■ **EXERCISE INSTRUCTIONS**
Report how many lines in the records that follow have the word "merged" in them, giving the number and nothing more.

■ **MATERIAL SHOWN**
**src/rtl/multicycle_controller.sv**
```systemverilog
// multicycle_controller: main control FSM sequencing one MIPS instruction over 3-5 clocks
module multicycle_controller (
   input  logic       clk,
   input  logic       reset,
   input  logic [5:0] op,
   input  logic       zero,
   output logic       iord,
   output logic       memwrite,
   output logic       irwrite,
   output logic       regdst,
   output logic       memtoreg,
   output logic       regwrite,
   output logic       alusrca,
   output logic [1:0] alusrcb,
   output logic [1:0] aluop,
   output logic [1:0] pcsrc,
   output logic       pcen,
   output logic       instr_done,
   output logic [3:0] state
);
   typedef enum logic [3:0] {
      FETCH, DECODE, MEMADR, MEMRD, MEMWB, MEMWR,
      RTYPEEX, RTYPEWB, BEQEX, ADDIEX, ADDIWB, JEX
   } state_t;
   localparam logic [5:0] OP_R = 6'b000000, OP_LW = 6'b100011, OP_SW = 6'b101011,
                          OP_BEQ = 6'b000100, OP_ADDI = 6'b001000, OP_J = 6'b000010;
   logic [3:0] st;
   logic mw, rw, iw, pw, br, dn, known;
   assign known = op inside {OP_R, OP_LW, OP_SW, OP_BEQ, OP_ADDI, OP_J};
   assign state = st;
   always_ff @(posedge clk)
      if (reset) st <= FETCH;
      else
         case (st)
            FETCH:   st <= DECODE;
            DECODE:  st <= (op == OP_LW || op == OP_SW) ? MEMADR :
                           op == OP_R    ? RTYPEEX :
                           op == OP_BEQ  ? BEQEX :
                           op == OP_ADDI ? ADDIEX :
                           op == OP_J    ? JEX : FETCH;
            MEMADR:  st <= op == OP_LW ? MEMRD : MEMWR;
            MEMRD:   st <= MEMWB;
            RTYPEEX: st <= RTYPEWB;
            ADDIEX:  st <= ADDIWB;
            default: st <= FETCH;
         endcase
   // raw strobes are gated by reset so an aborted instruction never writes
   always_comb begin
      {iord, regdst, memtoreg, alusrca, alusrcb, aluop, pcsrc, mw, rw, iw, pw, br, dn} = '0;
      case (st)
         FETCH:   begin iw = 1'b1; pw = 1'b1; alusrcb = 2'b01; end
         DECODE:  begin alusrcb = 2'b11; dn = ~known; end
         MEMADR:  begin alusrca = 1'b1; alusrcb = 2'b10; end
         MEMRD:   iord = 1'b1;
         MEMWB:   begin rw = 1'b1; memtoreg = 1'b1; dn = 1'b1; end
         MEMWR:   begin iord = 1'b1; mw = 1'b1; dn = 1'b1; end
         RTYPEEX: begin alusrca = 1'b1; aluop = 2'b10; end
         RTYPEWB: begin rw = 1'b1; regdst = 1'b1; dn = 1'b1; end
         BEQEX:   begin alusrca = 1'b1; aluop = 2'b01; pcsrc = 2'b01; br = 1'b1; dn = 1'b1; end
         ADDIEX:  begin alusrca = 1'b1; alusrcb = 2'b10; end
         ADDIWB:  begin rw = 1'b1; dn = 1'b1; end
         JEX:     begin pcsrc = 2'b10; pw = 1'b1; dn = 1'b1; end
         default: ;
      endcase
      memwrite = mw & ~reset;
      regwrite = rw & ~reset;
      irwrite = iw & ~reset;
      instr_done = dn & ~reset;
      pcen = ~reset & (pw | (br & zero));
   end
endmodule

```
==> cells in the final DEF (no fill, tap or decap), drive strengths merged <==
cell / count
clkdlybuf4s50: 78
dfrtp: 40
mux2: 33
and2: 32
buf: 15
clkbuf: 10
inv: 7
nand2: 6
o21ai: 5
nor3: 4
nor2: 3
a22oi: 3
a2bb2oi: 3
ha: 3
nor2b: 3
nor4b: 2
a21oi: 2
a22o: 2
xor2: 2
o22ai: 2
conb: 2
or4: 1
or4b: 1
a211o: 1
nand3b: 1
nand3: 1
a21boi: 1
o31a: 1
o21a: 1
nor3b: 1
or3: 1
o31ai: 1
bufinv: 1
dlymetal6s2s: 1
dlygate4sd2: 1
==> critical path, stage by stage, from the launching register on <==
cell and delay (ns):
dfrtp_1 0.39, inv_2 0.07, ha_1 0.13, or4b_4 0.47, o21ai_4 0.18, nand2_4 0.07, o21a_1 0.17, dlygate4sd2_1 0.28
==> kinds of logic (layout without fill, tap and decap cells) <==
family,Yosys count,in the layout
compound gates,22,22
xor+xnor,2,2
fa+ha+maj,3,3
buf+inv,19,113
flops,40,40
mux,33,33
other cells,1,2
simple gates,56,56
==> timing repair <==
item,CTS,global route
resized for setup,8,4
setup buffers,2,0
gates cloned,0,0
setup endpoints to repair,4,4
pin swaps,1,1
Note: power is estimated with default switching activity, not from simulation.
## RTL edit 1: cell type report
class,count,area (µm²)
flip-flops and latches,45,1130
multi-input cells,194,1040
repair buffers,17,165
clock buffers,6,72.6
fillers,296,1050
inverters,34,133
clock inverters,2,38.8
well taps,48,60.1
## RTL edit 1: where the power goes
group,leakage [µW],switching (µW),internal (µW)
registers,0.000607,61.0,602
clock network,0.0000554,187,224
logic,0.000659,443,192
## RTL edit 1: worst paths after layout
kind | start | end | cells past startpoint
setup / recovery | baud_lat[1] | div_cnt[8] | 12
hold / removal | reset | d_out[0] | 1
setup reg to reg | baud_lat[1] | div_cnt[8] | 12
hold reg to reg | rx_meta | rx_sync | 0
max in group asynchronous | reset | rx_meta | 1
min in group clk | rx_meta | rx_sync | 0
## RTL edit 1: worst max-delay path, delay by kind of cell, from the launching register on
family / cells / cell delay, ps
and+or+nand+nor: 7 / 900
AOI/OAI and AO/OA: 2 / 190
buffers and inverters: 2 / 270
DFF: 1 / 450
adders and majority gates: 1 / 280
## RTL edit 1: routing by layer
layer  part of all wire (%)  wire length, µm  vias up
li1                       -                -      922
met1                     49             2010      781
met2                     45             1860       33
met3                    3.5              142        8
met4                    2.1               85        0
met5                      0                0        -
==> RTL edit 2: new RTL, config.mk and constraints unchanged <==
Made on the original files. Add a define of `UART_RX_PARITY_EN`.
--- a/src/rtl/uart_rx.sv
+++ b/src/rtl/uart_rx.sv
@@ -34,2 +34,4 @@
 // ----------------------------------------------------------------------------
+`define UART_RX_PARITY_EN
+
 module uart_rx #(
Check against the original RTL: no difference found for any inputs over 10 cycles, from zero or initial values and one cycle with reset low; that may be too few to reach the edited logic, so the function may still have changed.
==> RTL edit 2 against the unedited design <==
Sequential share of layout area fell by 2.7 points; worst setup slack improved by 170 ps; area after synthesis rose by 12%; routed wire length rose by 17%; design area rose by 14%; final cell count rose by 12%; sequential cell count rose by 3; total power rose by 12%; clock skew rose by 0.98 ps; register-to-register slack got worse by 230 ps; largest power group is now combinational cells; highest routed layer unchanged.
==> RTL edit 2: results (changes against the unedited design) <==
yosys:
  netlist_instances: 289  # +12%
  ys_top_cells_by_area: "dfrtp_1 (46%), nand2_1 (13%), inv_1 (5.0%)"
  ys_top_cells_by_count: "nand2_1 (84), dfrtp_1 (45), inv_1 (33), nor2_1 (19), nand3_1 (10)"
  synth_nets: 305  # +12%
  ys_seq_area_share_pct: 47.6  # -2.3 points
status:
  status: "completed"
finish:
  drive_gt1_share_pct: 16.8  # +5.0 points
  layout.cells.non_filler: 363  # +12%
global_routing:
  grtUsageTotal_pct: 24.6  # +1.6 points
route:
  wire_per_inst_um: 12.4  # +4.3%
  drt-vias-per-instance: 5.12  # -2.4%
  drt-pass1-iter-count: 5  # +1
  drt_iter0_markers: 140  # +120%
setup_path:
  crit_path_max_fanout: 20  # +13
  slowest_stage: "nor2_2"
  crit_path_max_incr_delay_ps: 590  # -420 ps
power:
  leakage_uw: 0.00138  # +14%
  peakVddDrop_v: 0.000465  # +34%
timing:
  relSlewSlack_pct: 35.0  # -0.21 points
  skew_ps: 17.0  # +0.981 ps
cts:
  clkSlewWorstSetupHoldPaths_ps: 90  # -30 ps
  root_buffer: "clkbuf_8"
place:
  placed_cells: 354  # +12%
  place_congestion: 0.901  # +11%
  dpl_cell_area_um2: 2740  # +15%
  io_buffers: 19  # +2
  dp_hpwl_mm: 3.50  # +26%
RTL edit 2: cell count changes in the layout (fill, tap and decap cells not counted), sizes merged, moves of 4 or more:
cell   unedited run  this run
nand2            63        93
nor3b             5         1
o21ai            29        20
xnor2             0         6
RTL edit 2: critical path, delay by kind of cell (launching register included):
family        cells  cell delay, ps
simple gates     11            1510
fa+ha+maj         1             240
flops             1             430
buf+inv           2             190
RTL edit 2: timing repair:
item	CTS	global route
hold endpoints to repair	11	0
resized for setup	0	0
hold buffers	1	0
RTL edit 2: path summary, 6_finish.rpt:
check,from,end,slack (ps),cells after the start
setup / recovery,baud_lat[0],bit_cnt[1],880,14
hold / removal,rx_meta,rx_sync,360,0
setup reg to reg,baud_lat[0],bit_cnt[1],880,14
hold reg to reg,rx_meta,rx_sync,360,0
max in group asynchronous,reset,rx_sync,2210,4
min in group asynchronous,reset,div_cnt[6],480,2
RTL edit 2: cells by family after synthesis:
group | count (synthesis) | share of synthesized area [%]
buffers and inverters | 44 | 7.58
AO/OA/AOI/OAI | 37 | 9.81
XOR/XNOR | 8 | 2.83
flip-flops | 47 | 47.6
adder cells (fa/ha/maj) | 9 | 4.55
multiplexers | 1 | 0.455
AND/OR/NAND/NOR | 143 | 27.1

■ **EXERCISE SOLUTION**
2